What’s more EBC linked her up with the Joliet City Center Partnership, which provided a grant to fund the remodeling needed to convert her new space into the academy. The City Center Partnership promotes business growth in the downtown area.

LeAnn Drake, owner of Fusion Natural Hair and Braid Academy, goes over several of the products she will be selling at her academy in Joliet on Wednesday, March 1st 2023.

Drake also found a mentor in EBC Coordinator Brian Kincaid.

Kincaid has past experience as a private business consultant and as a business owner.

He described Drake as “a great example” of the kind of business person who can benefit from the EBC program.

“She’s such a willing person, and so driven and focused,” Kincaid said. “But like anybody starting a new venture, she needed some advice on where to go for resources.”

There is no one kind of person that fits the EBC mold, however.

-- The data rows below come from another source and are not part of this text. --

**src/rtl/pipe_adder.sv**
```systemverilog
// rtl/pipe_adder.sv - slice-pipelined adder with per-stage valid/ready flow control
// Define PIPE_ADDER_SUB_EN to add the sub input (sum = a - b when sub=1).
module pipe_adder #(
  parameter int WIDTH  = 16,
  parameter int STAGES = 4
) (
  input  logic             clk,
  input  logic             rst_n,
  input  logic             in_valid,
  output logic             in_ready,
  input  logic [WIDTH-1:0] a,
  input  logic [WIDTH-1:0] b,
  input  logic             cin,
`ifdef PIPE_ADDER_SUB_EN
  input  logic             sub,
`endif
  output logic             out_valid,
  input  logic             out_ready,
  output logic [WIDTH-1:0] sum,
  output logic             cout,
  output logic             ovf
);

  localparam int S    = WIDTH / STAGES;
  localparam int LAST = STAGES - 1;

  logic [WIDTH-1:0]  b_eff;
  logic              cin_eff;
  logic [STAGES-1:0] v_q;
  logic [STAGES-1:0] ld;

`ifdef PIPE_ADDER_SUB_EN
  assign b_eff   = sub ? ~b : b;
  assign cin_eff = sub | cin;
`else
  assign b_eff   = b;
  assign cin_eff = cin;
`endif

  // A stage loads when empty or when its content moves on; for an occupied
  // stage that reduces to "the stage above can load".
  always_comb begin
    ld       = '0;
    ld[LAST] = ~v_q[LAST] | out_ready;
    for (int k = LAST - 1; k >= 0; k--) begin
      ld[k] = ~v_q[k] | ld[k+1];
    end
  end

  assign in_ready = ld[0];

  for (genvar k = 0; k < STAGES; k++) begin : g_st
    // x holds finished sum slices below slice k and untouched A slices above.
    logic [WIDTH-1:0] x_i, y_i, x_nx, x_r, y_r;
    logic             c_i, v_i, o_nx;
    logic             v_r, c_r, o_r;
    logic [S:0]       slice;
    logic             unused_bits;

    if (k == 0) begin : g_src
      assign x_i = a;
      assign y_i = b_eff;
      assign c_i = cin_eff;
      assign v_i = in_valid;
    end else begin : g_src
      assign x_i = g_st[k-1].x_r;
      assign y_i = g_st[k-1].y_r;
      assign c_i = g_st[k-1].c_r;
      assign v_i = g_st[k-1].v_r;
    end

    assign slice = {1'b0, x_i[k*S +: S]} + {1'b0, y_i[k*S +: S]} + {{S{1'b0}}, c_i};

    always_comb begin
      x_nx            = x_i;
      x_nx[k*S +: S]  = slice[S-1:0];
    end

    // Only the top slice sees both operand sign bits next to the sum sign bit.
    assign o_nx = (k == LAST) && (x_i[WIDTH-1] == y_i[WIDTH-1]) &&
                  (slice[S-1] != x_i[WIDTH-1]);

    always_ff @(posedge clk or negedge rst_n) begin
      if (!rst_n) begin
        v_r <= 1'b0;
        x_r <= '0;
        y_r <= '0;
        c_r <= 1'b0;
        o_r <= 1'b0;
      end else if (ld[k]) begin
        v_r <= v_i;
        if (v_i) begin
          x_r <= x_nx;
          y_r <= y_i;
          c_r <= slice[S];
          o_r <= o_nx;
        end
      end
    end

    assign v_q[k]      = v_r;
    assign unused_bits = ^{y_r, o_r};
  end

  assign out_valid = g_st[LAST].v_r;
  assign sum       = g_st[LAST].x_r;
  assign cout      = g_st[LAST].c_r;
  assign ovf       = g_st[LAST].o_r;

endmodule

```
$ cat src/rtl/lea128_key_sched_ctrl.sv
// Iterative LEA-128 key schedule: loads a 128-bit master key and streams
// 24 round keys of 192 bits over a valid/ready port, one round per cycle.
`timescale 1ns/1ps
module lea128_key_sched_ctrl #(
  parameter int unsigned ROUNDS = 24
) (
  input  logic         clk,
  input  logic         rst_n,
  input  logic         start,
  input  logic [127:0] key,
  output logic         busy,
  output logic         rk_valid,
  input  logic         rk_ready,
  output logic [191:0] rk,
  output logic [4:0]   rk_idx,
  output logic         done,
  output logic [1:0]   dbg_state
);

  // Handshake: a key moves on any cycle with rk_valid && rk_ready. While
  // rk_valid && !rk_ready, rk/rk_idx/T-words hold and rk_valid stays high.
  // rk_valid, rk and rk_idx come straight from flops, so rk_ready has no
  // combinational path to them.

  typedef enum logic [1:0] {
    IDLE  = 2'd0,
    GEN   = 2'd1,
    DRAIN = 2'd2,
    DONE  = 2'd3
  } state_t;

  localparam logic [4:0] LAST = 5'(ROUNDS - 1);

  state_t         state_q, state_d;
  logic [31:0]    t0_q, t1_q, t2_q, t3_q;
  logic [31:0]    t0_d, t1_d, t2_d, t3_d;
  logic [4:0]     round_q, round_d;
  logic           busy_q, busy_d;
  logic           rk_valid_q, rk_valid_d;
  logic [191:0]   rk_q, rk_d;
  logic [4:0]     rk_idx_q, rk_idx_d;
  logic           done_q, done_d;

  logic [31:0]    d;
  logic [31:0]    n0, n1, n2, n3;
  logic           load;
  logic           xfer;

  function automatic logic [31:0] rol32(input logic [31:0] x, input logic [4:0] n);
    logic [63:0] dbl;
    dbl = {x, x} << n;
    return dbl[63:32];
  endfunction

  function automatic logic [31:0] delta_sel(input logic [1:0] sel);
    logic [31:0] v;
    case (sel)
      2'd0:    v = 32'hc3efe9db;
      2'd1:    v = 32'h44626b02;
      2'd2:    v = 32'h79e27c8a;
      default: v = 32'h78df30ec;
    endcase
    return v;
  endfunction

  // Single shared round datapath; round_q + 3 peaks at 26, so no wrap.
  always_comb begin
    d  = delta_sel(round_q[1:0]);
    n0 = rol32(t0_q + rol32(d, round_q),         5'd1);
    n1 = rol32(t1_q + rol32(d, round_q + 5'd1),  5'd3);
    n2 = rol32(t2_q + rol32(d, round_q + 5'd2),  5'd6);
    n3 = rol32(t3_q + rol32(d, round_q + 5'd3),  5'd11);
  end

  assign load = !rk_valid_q || rk_ready;
  assign xfer = rk_valid_q && rk_ready;

  always_comb begin
    state_d    = state_q;
    t0_d       = t0_q;
    t1_d       = t1_q;
    t2_d       = t2_q;
    t3_d       = t3_q;
    round_d    = round_q;
    busy_d     = busy_q;
    rk_valid_d = rk_valid_q;
    rk_d       = rk_q;
    rk_idx_d   = rk_idx_q;
    done_d     = 1'b0;
    case (state_q)
      IDLE: begin
        if (start) begin
          t0_d    = key[31:0];
          t1_d    = key[63:32];
          t2_d    = key[95:64];
          t3_d    = key[127:96];
          round_d = '0;
          busy_d  = 1'b1;
          state_d = GEN;
        end
      end
      GEN: begin
        // Load the next round whenever the output register frees up,
        // including the cycle it is being drained (zero-bubble streaming).
        if (load) begin
          rk_d       = {n1, n3, n1, n2, n1, n0};
          rk_idx_d   = round_q;
          rk_valid_d = 1'b1;
          t0_d       = n0;
          t1_d       = n1;
          t2_d       = n2;
          t3_d       = n3;
          round_d    = round_q + 5'd1;
          if (round_q == LAST) state_d = DRAIN;
        end
      end
      DRAIN: begin
        if (xfer) begin
          rk_valid_d = 1'b0;
          state_d    = DONE;
        end
      end
      DONE: begin
        done_d  = 1'b1;
        busy_d  = 1'b0;
        state_d = IDLE;
      end
      default: state_d = IDLE;
    endcase
  end

  always_ff @(posedge clk) begin
    if (!rst_n) begin
      state_q    <= IDLE;
      t0_q       <= '0;
      t1_q       <= '0;
      t2_q       <= '0;
      t3_q       <= '0;
      round_q    <= '0;
      busy_q     <= 1'b0;
      rk_valid_q <= 1'b0;
      rk_q       <= '0;
      rk_idx_q   <= '0;
      done_q     <= 1'b0;
    end else begin
      state_q    <= state_d;
      t0_q       <= t0_d;
      t1_q       <= t1_d;
      t2_q       <= t2_d;
      t3_q       <= t3_d;
      round_q    <= round_d;
      busy_q     <= busy_d;
      rk_valid_q <= rk_valid_d;
      rk_q       <= rk_d;
      rk_idx_q   <= rk_idx_d;
      done_q     <= done_d;
    end
  end

  assign busy      = busy_q;
  assign rk_valid  = rk_valid_q;
  assign rk        = rk_q;
  assign rk_idx    = rk_idx_q;
  assign done      = done_q;
  assign dbg_state = state_q;

endmodule
$ cat config.mk
export PLATFORM = sky130hd
export DESIGN_NAME = lea128_key_sched_ctrl
export DESIGN_NICKNAME = d
export VERILOG_FILES = /design/src/rtl/lea128_key_sched_ctrl.sv
export SDC_FILE = /design/constraint.sdc
export NUM_CORES = 1
export LEC_CHECK = 0
export CAP_MARGIN = 20
export CORE_ASPECT_RATIO = 1.5
export CORE_UTILIZATION = 40
export DETAILED_ROUTE_END_ITERATION = 8
export REMOVE_ABC_BUFFERS = 1
export SKIP_CTS_REPAIR_TIMING = 1
export SLEW_MARGIN = 20
export SYNTH_ARGS = -nofsm -noshare
export SYNTH_HDL_FRONTEND = slang
export SYNTH_SLANG_ARGS = --single-unit
export TNS_END_PERCENT = 30
$ cat constraint.sdc
create_clock -name clk -period 6.3 [get_ports clk]
set_input_delay 1.26 -clock clk [delete_from_list [all_inputs] [get_ports clk]]
set_output_delay 1.26 -clock clk [all_outputs]
set_load 0.02 [all_outputs]
==> results.yml <==
clock_network:
  clock_path_buffers: 3
  cts-root-buf: "clkbuf_16"
  cts_inserted_buffers: 29
  cts_max_level: 1
  cts_tree: "done"
  clock-sinks: 271
  clkTransAtPathRegs_ns: 0.08
  clock_latency_ns: 0.62
detailed_routing:
  post_drt_via_cell_ratio: 5.86
  drc_errors: 0
  wl_um: 87900
  vias: 23400
  wl_per_cell_um: 22.1
  dr.first_iter.drc_count: 1311
  drtPass1Iterations: 7
  ant_nets: 0
power:
  ir_drop_mv: 0.553
  power_leakage_nw: 10.8
  finalPower_mw: 16.7
  powerDensity_nw_per_um2: 622
worst_setup_path:
  cp-start-kind: "register"
  worstPathCellList: "buf_4 > ha_1 > buf_4 > nor2_1 > a21oi_1 > a21oi_1 > a21oi_1 > mux2i_1 > ha_1 > fa_1 > a21oi_1 > o22ai_1 > o2111ai_1 > a31oi_1 > a21boi_0 > o221ai_1 > xnor2_1 > a21oi_1 > a21o_1"
  worst-path-buf-inv: 2
  worstSetupStartpoint: "round_q[0]"
  slowest_stage: "ha_1"
  crit_type: "register to register"
  rrSetupSlack_ns: 0.59
  worstSetupEndpointType: "register"
  crit_path_frequent_cell: "a21oi_1"
  reg2reg_from: "round_q[0]"
  crit_fanout: 36
  required_ns: 6.81
  crit_family: "compound AO/OA/AOI/OAI gates"
  critical_path.max_stage_delay_ns: 0.47
  arrival_ns: 6.22
placed_design:
  placed_area_um2: 26000
  dp.cells: 3928
  numPortBuffers: 333
  place_hpwl_um: 65800
  routabilityCongestion: 0.959
floorplanning:
  start_util_pct: 40.4
  dieArea_um2: 57200
  core_area_um2: 55600
  num_rows: 106
  die_h_um: 292
  floorplan.die.width_um: 196
  io_pins: 334
sta:
  setup_viol: 0
  rsz0062_at_grt: "no"
  fin_crit_ns: 5.71
  drv_slew: 0
  worst-slew-pin-transition_ns: 1.11
  slew_headroom_pct: 26.0
  max_freq_mhz: 175
  clock_skew_ns: 0.0307
  fin_crit_sh_pct: 90.6
  hold_violations: 0
yosys:
  yosysSeqAreaShare_pct: 24.1
  synthesis.area_um2: 22500
  yosys_most_used_dff: "dfxtp_1"
  yosys_register_bits: 271
  synthArstFlopShare_pct: 0
  synth_enable_flop_cells: 0
  yosys_warnings: 0
  yosysUniqueCellTypes: 95
  syn_area_per_cell_um2: 7.21
  syn_inst: 3117
final_layout:
  layout_commonest_cell: "nand2_1"
  layout.cells.non_filler: 3984
  layout-drive-gt1-share_pct: 6.43
  fin_nets: 3533
  final_cell_mix: "413 x nand2_1, 393 x a21oi_1, 332 x clkdlybuf4s50_1, 328 x nor2_1, 293 x o21ai_0"
  utilization_pct: 48.4
  nFillCells: 5636
  fin_area_um2: 26900
  area_growth_pct: 19.7
global_routing:
  grt-ovfl-total: 0
  grt_pass1_wl_um: 134000
  grt_pass1_vias: 22700
  grt_start_max_net_pins: 81
  grt_antenna_before_repair: 0
  track_usage_pct: 29.8
run:
  max-cap-violations: 0
hold_path:
  hold_start: "rk[75]"
  hp-class: "register to register"
status:
  status: "completed"
synth_stat cells, types with 6 or more instances:
library cell,count,area share (%)
o221ai_1,8,0.31
nor2b_1,18,0.50
nand2_1,414,6.9
nand3_1,66,1.5
o21a_1,41,1.4
a31oi_1,32,0.89
a21oi_1,393,8.8
ha_1,140,7.8
o311ai_0,6,0.23
nor4_1,7,0.19
xor2_1,45,1.8
o211ai_1,40,1.3
dfxtp_1,271,24
a21boi_0,8,0.27
mux2i_1,111,4.9
or3_1,8,0.22
a21o_1,67,2.2
buf_1,36,0.60
clkbuf_1,179,3.0
o21ai_0,294,6.5
mux2_2,14,0.70
a41oi_1,10,0.39
a22oi_1,6,0.20
nor2_1,329,5.5
buf_2,20,0.45
o22ai_1,11,0.31
inv_1,46,0.77
nand2b_1,17,0.47
and2_1,28,0.78
a211oi_1,69,2.3
nor3_1,28,0.62
and3_1,18,0.50
o21bai_1,13,0.43
a31o_2,6,0.23
xnor2_1,83,3.2
o31ai_1,8,0.27
nand4_1,19,0.53
o21ai_1,9,0.20
mux4_2,11,1.1
a221oi_1,11,0.43
buf_4,65,2.2
metrics by stage:
step	hold WS, ns	setup TNS [ns]	setup WS, ns
3_5_place_dp	0.447	0	0.723
6_report	0.454	0	0.590
3_3_place_gp	0.444	0	0.656
4_1_cts	0.456	0	0.673
5_1_grt	0.472	0	0.234
2_1_floorplan	0.432	-321.64	-2.86
tightest hold or removal path: stages (launching register included):
cell	delay, ns
dfxtp_1	0.31
nand2_1	0.05
a21oi_1	0.05
path summary, 6_finish.rpt:
path              to  depth (start not counted)
min           rk[75]                          2
max          t3_q[9]                         19
min reg2reg   rk[75]                          2
max reg2reg  t3_q[9]                         19
power by group:
part	switching, mW	leakage [nW]	total (mW)	internal [mW]
combinational	7.38	8.11	12.0	4.62
sequential	0.546	2.23	2.99	2.44
clock	0.817	0.454	1.76	0.939
total	8.74	10.8	16.7	8.00
routing by layer:
| layer | wire, um | global-route usage [%] |
|---|---|---|
| met3 | 3880 | 3.28 |
| met5 | 0 | 0 |
| met4 | 3350 | 11.3 |
| met1 | 35600 | 34.6 |
| met2 | 45100 | 55.5 |
area by class of cell:
| class | count | area [um2] | area share [%] |
|---|---|---|---|
| inverters | 52 | 201 | 0.749 |
| well taps | 702 | 878 | 3.26 |
| clock buffers | 40 | 807 | 3.00 |
| repair buffers | 412 | 3940 | 14.6 |
| flip-flops and latches | 271 | 5430 | 20.2 |
| clock inverters | 14 | 111 | 0.414 |
| diodes | 2 | 5.00 | 0.0186 |
| multi-input cells | 2491 | 15500 | 57.8 |
kinds of logic after synthesis:
group | synth area share [%]
AOI/OAI and AO/OA | 29.7
xor gates and xnor gates | 5.20
adders and majority gates | 8.37
buffers and inverters | 7.20
DFF | 24.1
muxes | 6.75
and+or+nand+nor | 18.6
registers in the layout, summed over array words and instances (netlist names):
name       count
t1_q          32
t0_q          32
rk_valid       1
round_q        5
busy           1
done           1
t3_q          32
rk           128
rk_idx         5
dbg_state      2
t2_q          32
(Power assumes the default switching activity.)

“The breadth of people we get to work with is phenomenal,” Kincaid said. “We work with a range of people from students to someone who is getting ready to close a business.”

EBC provides guidance on business plans, financing, marketing and a myriad of matters that may not occur to the start-up entrepreneur, such as the details of commercial leases.

Kincaid is working with one young couple as they apply for a Small Business Administration loan so they can buy a business. The EBC also provides guidance to people who want to sell their business.

There is no cost for the service, other than that clients should live or do business in the JJC district. That’s a big territory, including much of Will County, Grundy County and six other counties.

The EBC is still small itself.

Kincaid is a one-person staff, although he is in the process of hiring a business adviser. In the coming months, EBC plans to expand to a staff of five thanks to a $353,400 federal grant provided the program.

Congresswoman Lauren Underwood presents a check to the Joliet Junior College Entrepreneur and Business Center program at the City Center Campus in Joliet.

He also will look toward people like Drake to share the wisdom of their experience.

Drake is willing and offered this lesson she has learned so far.

“Most important, you have to be consistent and disciplined,” she said. “You have to do something every day towards you goal – whether it’s small, medium, large or huge – because it’s those little things that add up to the end game.”

Those interested in the EBC may want to attend its next business seminar, which is on employee recruitment retention and will be 8 to 9:30 a.m. on March 22 in the sixth-floor library of the JJC City Center Campus, 235 N. Chicago St.